** SOURCE DATA follows **
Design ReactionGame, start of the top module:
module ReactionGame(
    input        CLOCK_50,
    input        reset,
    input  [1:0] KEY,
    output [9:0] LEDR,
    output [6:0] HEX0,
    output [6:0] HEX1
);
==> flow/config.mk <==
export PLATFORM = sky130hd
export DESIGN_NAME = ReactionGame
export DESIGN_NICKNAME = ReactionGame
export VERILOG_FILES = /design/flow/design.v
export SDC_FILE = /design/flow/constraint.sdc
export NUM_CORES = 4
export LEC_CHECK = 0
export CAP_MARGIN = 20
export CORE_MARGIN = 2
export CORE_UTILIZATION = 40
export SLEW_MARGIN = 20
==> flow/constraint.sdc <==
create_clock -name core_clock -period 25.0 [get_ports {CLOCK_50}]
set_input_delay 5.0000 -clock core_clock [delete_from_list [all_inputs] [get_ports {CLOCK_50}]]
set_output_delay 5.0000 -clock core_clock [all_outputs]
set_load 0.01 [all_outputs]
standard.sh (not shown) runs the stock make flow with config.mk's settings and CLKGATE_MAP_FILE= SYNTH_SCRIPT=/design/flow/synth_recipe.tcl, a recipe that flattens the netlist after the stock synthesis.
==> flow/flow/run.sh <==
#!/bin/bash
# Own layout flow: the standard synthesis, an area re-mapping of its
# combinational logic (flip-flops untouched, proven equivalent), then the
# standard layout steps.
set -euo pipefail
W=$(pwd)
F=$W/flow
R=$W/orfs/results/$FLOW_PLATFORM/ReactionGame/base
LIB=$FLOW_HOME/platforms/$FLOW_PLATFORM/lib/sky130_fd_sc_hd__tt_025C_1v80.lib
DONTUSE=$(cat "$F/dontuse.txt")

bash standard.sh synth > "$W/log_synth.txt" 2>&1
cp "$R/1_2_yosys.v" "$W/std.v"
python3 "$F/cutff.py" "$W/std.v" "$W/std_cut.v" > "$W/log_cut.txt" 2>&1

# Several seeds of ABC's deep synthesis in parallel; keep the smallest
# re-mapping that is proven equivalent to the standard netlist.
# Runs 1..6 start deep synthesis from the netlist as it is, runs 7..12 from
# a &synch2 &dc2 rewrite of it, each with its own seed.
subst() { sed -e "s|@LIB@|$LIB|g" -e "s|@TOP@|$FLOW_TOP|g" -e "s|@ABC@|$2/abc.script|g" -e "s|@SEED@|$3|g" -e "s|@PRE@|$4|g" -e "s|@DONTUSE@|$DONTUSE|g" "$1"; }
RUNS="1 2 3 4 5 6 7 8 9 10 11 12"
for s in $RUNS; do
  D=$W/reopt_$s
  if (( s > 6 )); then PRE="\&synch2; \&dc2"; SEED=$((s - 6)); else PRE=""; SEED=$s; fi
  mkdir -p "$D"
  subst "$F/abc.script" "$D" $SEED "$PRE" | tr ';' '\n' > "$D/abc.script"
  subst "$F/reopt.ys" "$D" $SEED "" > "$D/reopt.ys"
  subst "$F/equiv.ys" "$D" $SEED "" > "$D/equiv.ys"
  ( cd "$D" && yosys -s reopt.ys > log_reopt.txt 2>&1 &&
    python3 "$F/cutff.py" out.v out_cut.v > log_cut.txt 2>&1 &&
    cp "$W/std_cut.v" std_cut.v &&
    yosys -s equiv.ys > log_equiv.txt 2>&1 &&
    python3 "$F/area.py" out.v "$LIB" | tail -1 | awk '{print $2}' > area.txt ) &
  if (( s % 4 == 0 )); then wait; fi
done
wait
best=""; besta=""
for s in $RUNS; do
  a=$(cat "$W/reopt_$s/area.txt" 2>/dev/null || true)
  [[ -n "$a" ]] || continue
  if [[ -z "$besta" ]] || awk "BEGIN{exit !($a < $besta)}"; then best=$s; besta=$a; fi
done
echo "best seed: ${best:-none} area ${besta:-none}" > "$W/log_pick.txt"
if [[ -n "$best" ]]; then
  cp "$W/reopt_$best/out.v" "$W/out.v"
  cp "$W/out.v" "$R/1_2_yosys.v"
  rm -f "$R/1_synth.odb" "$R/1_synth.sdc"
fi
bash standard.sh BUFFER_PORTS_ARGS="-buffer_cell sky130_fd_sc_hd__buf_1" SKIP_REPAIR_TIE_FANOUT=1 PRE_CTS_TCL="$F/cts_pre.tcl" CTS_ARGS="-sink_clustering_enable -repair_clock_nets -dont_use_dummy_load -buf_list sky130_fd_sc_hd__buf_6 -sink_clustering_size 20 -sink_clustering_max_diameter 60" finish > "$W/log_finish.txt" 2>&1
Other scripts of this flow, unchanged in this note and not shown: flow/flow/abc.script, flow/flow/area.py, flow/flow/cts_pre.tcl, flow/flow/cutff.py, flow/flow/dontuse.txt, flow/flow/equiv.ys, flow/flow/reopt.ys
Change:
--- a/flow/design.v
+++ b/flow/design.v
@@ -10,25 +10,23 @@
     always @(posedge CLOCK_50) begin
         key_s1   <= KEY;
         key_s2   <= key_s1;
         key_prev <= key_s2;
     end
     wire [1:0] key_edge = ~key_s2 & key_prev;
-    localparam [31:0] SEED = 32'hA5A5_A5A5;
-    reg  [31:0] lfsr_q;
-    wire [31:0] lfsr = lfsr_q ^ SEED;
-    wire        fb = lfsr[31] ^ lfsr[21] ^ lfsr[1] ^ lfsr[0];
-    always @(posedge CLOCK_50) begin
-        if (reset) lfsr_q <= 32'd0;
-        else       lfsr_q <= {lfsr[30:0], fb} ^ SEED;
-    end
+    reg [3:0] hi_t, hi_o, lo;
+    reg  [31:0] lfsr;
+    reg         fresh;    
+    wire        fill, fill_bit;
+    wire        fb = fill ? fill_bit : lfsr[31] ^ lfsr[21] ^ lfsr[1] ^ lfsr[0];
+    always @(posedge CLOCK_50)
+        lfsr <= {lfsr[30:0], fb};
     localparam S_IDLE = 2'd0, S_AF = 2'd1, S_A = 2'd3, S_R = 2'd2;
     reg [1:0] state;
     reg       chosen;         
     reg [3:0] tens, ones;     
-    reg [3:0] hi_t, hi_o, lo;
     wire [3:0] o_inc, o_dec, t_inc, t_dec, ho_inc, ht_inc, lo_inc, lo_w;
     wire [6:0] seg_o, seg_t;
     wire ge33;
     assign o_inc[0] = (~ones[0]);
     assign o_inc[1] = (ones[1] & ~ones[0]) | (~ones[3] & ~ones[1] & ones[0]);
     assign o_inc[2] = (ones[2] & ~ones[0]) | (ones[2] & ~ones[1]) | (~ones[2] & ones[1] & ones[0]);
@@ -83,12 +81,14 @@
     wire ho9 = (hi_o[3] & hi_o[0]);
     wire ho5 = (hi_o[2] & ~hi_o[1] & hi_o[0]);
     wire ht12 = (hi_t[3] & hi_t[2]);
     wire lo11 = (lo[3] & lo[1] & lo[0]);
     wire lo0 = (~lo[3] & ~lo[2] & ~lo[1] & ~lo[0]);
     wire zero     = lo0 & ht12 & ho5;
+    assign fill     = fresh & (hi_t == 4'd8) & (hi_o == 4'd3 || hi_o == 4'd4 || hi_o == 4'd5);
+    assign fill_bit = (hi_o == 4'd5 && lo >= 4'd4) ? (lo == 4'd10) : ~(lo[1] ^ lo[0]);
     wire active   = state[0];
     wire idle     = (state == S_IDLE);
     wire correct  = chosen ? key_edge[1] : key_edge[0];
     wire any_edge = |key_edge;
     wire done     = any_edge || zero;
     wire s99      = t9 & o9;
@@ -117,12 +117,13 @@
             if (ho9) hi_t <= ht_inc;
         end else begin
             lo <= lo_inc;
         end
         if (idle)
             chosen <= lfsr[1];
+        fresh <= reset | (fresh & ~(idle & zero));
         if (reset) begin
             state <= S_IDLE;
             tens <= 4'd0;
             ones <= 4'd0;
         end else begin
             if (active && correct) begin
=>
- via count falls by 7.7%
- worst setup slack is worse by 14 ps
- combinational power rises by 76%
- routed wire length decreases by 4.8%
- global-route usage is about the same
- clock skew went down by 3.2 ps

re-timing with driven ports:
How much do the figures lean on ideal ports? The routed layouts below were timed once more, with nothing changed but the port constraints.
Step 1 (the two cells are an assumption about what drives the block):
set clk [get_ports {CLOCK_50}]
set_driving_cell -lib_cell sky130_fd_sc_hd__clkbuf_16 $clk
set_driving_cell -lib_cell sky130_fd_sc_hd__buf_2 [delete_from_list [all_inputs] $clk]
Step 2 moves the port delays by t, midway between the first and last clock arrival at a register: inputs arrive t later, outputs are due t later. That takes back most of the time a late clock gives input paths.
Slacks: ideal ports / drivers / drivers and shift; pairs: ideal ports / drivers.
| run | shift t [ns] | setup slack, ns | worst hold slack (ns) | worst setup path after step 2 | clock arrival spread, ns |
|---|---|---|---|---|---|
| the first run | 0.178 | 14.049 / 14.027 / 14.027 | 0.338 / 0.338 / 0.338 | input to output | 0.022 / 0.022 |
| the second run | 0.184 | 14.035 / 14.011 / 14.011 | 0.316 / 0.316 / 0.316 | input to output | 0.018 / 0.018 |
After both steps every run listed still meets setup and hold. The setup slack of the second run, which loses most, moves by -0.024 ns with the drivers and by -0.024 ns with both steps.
** End of SOURCE DATA **
PROBLEM: In the entries above, find each line that has the word "ones". Copy it.

ANSWER BOX:
     reg [3:0] tens, ones;     
     assign o_inc[0] = (~ones[0]);
     assign o_inc[1] = (ones[1] & ~ones[0]) | (~ones[3] & ~ones[1] & ones[0]);
     assign o_inc[2] = (ones[2] & ~ones[0]) | (ones[2] & ~ones[1]) | (~ones[2] & ones[1] & ones[0]);
             ones <= 4'd0;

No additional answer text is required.